▶ _REQUIRED ACTION_:
Read through the data, and wherever a line holds the word "board", write that line out.

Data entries
=======
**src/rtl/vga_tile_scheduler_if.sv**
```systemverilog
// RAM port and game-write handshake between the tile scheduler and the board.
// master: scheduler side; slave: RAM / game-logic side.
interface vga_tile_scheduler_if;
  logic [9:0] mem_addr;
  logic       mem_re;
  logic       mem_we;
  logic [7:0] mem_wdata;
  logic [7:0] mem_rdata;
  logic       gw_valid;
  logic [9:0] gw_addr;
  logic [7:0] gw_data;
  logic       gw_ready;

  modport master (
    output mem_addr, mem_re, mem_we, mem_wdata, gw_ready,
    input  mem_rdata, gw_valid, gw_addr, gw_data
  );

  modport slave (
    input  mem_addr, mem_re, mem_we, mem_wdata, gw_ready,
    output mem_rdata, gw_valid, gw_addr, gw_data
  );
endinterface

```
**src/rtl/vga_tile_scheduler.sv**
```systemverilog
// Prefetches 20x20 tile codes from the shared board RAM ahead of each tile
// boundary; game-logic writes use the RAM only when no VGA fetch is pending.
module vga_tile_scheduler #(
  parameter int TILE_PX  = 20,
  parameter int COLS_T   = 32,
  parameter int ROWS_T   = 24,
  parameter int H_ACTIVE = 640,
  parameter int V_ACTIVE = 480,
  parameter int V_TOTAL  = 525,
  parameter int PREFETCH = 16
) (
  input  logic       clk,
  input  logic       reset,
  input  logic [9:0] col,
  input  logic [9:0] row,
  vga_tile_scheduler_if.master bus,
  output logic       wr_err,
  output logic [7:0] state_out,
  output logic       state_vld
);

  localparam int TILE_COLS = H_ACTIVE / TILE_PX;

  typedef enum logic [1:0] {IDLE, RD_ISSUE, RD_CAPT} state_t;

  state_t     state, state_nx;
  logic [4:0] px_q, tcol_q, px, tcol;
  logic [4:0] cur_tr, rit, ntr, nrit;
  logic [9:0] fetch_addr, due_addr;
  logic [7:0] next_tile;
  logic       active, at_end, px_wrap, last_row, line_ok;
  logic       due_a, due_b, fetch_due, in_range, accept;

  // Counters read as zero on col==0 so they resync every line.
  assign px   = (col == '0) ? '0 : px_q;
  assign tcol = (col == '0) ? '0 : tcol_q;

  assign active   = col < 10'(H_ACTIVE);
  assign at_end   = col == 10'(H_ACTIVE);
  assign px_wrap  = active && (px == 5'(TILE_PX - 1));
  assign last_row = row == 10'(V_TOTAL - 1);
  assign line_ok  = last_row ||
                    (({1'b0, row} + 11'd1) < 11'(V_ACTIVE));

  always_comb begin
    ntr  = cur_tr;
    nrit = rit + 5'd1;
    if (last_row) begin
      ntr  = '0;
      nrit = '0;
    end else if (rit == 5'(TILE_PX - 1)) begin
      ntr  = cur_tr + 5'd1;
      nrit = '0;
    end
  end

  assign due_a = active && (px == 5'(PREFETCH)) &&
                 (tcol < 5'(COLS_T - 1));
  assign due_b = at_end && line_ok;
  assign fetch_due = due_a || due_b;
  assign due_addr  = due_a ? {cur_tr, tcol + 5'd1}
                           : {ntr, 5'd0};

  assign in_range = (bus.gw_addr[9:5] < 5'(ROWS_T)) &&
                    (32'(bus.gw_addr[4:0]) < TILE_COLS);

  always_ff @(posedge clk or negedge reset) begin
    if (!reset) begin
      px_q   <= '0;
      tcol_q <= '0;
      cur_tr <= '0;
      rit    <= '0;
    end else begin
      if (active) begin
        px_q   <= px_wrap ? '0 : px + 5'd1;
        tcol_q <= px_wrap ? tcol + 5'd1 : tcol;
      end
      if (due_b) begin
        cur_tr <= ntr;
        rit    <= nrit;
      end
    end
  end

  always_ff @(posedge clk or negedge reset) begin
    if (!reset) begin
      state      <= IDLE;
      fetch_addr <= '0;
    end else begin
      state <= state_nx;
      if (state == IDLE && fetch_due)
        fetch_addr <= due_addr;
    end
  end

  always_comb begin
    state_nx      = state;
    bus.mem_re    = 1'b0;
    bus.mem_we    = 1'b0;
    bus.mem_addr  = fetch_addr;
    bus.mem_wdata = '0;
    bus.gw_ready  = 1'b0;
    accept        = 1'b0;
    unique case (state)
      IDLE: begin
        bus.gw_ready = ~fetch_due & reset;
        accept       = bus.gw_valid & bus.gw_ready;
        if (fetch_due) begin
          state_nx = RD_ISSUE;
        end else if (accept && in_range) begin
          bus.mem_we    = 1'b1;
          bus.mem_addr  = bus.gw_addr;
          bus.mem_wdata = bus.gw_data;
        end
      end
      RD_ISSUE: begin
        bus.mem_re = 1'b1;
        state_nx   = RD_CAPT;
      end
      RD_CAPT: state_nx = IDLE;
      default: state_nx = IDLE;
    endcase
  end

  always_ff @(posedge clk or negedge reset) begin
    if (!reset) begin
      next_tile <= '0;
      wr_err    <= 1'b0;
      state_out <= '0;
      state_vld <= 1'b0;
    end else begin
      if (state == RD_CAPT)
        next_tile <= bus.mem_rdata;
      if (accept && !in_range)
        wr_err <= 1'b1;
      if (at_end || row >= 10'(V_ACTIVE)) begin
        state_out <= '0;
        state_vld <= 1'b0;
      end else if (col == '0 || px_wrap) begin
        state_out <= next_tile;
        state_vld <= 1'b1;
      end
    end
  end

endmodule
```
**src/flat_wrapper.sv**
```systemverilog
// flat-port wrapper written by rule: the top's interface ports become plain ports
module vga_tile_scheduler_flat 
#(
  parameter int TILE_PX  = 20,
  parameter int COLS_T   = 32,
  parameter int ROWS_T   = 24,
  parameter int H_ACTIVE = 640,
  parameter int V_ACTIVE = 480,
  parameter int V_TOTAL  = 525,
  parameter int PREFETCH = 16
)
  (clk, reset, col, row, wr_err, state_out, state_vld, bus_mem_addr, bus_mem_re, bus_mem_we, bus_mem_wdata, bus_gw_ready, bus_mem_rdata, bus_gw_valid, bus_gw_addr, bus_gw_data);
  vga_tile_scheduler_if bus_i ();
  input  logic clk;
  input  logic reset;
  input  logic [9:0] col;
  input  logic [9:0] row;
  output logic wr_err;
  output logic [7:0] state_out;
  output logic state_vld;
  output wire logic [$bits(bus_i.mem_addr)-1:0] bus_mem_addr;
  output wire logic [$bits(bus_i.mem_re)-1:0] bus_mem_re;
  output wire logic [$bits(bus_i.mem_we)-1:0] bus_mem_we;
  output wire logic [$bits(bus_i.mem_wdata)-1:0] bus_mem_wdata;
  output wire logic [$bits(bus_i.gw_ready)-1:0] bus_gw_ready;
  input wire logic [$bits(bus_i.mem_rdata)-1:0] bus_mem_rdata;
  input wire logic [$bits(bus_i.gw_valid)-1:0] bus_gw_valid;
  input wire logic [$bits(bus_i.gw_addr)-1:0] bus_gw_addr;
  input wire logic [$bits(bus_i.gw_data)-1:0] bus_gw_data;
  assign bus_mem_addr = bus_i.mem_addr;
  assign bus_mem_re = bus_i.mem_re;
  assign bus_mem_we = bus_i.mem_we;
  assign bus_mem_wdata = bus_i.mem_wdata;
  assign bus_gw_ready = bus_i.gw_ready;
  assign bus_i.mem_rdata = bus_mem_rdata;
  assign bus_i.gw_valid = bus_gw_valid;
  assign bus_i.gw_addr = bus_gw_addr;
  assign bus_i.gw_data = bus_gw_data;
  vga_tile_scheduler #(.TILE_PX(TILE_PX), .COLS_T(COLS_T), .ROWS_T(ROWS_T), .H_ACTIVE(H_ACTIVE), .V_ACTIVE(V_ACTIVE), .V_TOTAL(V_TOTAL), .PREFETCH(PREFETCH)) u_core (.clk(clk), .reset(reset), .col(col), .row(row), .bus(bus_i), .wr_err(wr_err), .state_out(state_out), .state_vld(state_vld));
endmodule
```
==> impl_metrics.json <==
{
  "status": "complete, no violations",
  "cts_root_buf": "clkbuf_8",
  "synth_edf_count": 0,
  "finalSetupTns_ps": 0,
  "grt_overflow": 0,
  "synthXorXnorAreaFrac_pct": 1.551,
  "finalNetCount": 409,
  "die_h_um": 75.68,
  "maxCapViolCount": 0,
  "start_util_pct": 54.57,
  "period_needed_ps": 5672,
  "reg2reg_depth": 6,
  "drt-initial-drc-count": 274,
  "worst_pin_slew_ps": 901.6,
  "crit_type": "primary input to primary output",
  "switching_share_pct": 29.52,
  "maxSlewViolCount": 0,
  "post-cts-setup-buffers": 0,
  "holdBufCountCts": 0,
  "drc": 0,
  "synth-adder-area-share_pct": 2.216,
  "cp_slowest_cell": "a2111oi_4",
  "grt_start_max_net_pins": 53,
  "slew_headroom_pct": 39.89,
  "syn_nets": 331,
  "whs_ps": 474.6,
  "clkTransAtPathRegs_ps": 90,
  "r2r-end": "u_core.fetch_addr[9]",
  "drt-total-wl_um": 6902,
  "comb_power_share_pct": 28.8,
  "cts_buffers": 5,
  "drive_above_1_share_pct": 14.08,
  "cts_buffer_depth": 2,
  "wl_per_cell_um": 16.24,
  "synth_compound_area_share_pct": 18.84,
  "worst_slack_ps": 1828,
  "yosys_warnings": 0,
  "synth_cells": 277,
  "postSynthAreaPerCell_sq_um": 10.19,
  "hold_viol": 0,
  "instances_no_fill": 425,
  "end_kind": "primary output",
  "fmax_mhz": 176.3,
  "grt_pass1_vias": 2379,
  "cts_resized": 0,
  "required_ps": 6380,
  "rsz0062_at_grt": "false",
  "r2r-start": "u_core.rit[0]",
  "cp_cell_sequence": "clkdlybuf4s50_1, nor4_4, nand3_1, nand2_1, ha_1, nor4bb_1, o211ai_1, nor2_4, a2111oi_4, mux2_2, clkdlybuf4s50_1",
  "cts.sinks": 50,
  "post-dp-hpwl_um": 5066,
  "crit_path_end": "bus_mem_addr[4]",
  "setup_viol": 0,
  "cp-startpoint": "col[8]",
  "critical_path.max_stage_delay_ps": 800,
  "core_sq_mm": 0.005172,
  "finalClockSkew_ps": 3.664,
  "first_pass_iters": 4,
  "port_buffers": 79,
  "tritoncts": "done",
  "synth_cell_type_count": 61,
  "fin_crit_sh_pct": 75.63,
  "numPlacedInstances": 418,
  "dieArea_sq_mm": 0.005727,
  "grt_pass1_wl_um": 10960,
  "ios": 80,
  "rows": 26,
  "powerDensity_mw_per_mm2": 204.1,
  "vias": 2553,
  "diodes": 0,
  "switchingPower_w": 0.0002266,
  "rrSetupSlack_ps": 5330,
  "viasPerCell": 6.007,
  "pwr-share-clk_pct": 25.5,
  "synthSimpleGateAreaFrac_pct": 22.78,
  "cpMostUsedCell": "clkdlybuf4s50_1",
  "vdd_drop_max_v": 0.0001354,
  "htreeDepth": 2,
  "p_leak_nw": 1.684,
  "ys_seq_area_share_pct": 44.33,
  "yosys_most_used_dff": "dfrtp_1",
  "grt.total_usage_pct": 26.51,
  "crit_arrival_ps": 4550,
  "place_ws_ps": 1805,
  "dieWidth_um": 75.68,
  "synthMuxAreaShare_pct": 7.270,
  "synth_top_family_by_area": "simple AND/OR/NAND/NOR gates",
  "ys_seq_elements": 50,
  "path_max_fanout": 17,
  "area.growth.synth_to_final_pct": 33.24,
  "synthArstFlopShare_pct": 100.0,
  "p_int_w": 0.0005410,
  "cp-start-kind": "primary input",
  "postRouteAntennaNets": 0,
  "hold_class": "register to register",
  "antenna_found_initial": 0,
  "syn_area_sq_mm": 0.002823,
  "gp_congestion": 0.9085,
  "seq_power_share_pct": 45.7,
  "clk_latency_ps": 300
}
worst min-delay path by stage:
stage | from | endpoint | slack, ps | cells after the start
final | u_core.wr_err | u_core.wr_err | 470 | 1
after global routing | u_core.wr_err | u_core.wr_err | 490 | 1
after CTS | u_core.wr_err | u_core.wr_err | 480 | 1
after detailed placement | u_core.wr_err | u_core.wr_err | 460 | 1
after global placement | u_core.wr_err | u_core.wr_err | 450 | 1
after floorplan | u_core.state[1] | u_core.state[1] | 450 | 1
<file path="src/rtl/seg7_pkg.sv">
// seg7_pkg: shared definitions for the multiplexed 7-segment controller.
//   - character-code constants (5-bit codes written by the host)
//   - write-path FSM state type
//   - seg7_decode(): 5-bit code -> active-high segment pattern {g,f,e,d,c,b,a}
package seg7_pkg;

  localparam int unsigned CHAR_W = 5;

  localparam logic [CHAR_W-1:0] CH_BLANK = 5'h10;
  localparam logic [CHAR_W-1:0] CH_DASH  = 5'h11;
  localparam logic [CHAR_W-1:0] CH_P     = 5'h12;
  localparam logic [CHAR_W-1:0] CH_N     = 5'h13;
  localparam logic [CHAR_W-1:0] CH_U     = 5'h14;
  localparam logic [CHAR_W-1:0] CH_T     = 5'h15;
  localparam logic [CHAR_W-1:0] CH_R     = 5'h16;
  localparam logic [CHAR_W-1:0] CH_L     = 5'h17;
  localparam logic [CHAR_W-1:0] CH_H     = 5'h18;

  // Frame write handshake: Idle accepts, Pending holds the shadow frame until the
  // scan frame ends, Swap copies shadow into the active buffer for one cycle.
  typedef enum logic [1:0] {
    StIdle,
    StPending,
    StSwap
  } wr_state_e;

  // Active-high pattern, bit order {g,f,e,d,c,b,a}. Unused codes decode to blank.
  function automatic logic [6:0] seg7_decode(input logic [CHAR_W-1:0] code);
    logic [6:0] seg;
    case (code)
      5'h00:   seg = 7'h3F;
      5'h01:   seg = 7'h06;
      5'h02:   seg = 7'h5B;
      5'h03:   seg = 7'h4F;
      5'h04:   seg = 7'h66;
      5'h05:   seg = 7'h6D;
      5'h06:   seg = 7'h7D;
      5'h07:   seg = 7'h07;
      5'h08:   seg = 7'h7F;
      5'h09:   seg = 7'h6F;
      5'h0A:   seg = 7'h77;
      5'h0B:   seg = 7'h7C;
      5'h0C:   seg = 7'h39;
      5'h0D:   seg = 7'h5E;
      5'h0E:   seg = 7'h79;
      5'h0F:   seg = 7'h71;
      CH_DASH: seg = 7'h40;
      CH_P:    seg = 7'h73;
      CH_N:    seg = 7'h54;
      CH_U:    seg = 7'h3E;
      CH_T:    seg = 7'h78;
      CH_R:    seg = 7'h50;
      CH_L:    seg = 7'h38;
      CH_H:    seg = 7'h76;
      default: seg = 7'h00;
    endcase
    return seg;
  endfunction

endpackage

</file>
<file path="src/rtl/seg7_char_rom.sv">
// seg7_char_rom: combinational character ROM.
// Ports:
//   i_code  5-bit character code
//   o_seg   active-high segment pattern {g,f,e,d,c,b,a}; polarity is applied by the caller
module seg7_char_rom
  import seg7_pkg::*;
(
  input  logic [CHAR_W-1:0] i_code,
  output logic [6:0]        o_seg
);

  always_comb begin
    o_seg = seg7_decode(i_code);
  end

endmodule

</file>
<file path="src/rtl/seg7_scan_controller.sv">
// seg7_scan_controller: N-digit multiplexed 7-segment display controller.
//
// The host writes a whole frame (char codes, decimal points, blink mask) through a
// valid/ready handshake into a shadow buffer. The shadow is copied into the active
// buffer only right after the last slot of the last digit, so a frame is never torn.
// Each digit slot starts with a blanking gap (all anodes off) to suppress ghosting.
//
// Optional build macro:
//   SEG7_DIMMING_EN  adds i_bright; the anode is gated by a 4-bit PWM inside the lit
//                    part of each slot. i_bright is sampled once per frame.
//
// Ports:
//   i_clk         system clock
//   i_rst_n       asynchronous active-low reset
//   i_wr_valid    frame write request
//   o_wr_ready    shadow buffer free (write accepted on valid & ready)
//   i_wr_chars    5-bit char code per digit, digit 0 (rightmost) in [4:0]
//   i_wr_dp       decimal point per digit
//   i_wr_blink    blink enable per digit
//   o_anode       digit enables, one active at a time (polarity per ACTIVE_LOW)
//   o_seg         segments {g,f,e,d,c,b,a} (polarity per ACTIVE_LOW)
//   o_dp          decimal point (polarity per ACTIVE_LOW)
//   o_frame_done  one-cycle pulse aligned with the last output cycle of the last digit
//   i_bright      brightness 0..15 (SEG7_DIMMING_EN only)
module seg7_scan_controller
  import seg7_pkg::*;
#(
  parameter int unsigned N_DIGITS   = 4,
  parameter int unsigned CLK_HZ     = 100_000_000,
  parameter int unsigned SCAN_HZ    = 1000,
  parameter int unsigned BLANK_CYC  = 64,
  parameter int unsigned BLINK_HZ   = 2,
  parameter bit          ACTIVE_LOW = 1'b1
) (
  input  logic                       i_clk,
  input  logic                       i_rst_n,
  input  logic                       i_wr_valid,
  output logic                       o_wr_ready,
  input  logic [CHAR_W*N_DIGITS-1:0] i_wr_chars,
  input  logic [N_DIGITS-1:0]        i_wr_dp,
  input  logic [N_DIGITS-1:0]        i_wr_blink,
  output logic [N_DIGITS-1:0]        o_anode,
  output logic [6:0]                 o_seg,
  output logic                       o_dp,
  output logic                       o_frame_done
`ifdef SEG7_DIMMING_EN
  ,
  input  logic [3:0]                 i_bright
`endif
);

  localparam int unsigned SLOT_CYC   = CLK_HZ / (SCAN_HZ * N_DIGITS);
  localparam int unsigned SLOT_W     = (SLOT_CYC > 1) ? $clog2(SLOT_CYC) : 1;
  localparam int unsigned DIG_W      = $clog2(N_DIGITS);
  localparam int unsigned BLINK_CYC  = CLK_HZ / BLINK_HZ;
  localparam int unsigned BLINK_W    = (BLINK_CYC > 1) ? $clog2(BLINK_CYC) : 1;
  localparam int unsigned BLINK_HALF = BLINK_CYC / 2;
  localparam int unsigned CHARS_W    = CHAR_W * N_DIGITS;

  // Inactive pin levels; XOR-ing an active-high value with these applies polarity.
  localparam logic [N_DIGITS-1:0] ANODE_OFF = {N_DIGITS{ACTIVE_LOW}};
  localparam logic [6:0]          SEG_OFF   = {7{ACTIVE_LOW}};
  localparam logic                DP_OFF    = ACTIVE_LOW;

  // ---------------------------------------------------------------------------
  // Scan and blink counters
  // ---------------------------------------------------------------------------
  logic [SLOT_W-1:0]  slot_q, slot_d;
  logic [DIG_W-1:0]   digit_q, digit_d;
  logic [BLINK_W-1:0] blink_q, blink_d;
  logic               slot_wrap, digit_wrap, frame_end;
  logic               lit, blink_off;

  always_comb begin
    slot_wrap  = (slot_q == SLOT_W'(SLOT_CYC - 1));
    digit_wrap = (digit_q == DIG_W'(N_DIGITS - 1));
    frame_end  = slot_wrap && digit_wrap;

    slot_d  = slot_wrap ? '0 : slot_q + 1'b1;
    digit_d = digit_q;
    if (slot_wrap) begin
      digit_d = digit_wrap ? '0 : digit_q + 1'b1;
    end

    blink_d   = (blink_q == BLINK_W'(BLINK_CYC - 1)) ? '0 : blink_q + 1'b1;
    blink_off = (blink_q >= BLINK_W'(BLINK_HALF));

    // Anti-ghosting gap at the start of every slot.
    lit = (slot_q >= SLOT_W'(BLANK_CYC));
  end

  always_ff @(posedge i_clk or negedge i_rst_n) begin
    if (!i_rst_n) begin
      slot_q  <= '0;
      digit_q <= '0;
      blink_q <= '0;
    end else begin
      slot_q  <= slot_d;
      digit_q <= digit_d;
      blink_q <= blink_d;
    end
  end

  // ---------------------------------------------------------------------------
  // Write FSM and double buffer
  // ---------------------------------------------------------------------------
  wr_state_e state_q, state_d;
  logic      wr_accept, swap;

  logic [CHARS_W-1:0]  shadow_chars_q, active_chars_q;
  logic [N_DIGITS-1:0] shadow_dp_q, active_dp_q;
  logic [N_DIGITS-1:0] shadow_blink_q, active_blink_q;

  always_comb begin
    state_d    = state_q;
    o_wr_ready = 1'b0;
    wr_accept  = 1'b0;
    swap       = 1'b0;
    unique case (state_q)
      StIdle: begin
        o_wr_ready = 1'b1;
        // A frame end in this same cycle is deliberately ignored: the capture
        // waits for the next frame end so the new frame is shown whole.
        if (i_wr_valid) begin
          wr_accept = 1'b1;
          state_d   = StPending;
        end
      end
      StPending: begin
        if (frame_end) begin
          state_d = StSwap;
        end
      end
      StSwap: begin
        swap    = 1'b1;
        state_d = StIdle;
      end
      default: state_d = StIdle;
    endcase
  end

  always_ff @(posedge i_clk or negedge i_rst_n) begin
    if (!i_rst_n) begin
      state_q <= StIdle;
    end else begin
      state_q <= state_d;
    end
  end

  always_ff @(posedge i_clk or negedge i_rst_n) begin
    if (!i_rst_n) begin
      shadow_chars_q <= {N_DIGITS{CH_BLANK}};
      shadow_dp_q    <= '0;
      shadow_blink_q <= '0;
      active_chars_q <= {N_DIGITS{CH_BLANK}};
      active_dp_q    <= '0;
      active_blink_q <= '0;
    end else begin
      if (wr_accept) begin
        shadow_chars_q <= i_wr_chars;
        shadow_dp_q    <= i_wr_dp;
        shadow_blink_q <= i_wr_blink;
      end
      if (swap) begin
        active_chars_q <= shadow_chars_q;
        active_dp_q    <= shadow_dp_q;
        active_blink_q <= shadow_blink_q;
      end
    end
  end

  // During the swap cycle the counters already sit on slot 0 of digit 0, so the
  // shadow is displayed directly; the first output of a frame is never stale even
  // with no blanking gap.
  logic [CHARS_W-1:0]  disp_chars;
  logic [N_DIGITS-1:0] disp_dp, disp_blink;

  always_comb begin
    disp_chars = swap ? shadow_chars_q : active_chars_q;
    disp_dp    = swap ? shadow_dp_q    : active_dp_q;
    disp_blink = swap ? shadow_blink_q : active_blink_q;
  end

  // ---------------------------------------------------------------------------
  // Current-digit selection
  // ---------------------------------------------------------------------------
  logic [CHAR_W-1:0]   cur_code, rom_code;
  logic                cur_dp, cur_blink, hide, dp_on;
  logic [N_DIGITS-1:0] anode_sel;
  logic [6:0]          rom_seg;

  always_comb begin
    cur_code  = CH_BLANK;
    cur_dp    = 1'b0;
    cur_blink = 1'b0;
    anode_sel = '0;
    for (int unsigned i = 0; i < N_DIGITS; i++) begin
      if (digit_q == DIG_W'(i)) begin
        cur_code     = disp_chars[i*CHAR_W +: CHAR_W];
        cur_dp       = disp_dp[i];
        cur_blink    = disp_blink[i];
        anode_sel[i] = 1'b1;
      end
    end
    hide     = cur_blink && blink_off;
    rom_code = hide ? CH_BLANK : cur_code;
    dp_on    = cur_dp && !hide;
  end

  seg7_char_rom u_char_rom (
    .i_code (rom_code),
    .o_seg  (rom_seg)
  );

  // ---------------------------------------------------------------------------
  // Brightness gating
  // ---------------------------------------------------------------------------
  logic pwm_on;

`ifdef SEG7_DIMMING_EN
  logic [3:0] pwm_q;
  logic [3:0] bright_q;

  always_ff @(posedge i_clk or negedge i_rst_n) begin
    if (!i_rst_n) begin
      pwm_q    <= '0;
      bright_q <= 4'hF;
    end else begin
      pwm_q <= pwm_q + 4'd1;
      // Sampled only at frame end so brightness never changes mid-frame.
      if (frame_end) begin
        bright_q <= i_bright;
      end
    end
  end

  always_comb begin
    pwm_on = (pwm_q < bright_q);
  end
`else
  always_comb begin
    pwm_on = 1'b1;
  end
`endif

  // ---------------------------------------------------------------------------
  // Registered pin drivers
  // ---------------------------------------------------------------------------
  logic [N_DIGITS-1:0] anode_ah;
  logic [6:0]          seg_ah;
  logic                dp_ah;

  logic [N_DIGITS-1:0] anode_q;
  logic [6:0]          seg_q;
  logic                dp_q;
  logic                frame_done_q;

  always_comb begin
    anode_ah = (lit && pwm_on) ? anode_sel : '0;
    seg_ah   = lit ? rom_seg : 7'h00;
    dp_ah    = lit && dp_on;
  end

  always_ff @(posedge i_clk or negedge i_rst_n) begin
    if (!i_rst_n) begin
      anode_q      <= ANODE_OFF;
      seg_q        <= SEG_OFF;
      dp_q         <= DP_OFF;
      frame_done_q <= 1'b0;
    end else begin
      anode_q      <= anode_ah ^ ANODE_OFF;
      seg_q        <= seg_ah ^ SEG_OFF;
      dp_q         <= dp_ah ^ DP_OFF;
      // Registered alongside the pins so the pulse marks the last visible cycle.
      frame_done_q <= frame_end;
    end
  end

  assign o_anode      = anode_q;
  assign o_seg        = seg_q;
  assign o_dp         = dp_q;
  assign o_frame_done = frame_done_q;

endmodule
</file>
=======
▶ _YOUR RESPONSE_:
// RAM port and game-write handshake between the tile scheduler and the board.
// Prefetches 20x20 tile codes from the shared board RAM ahead of each tile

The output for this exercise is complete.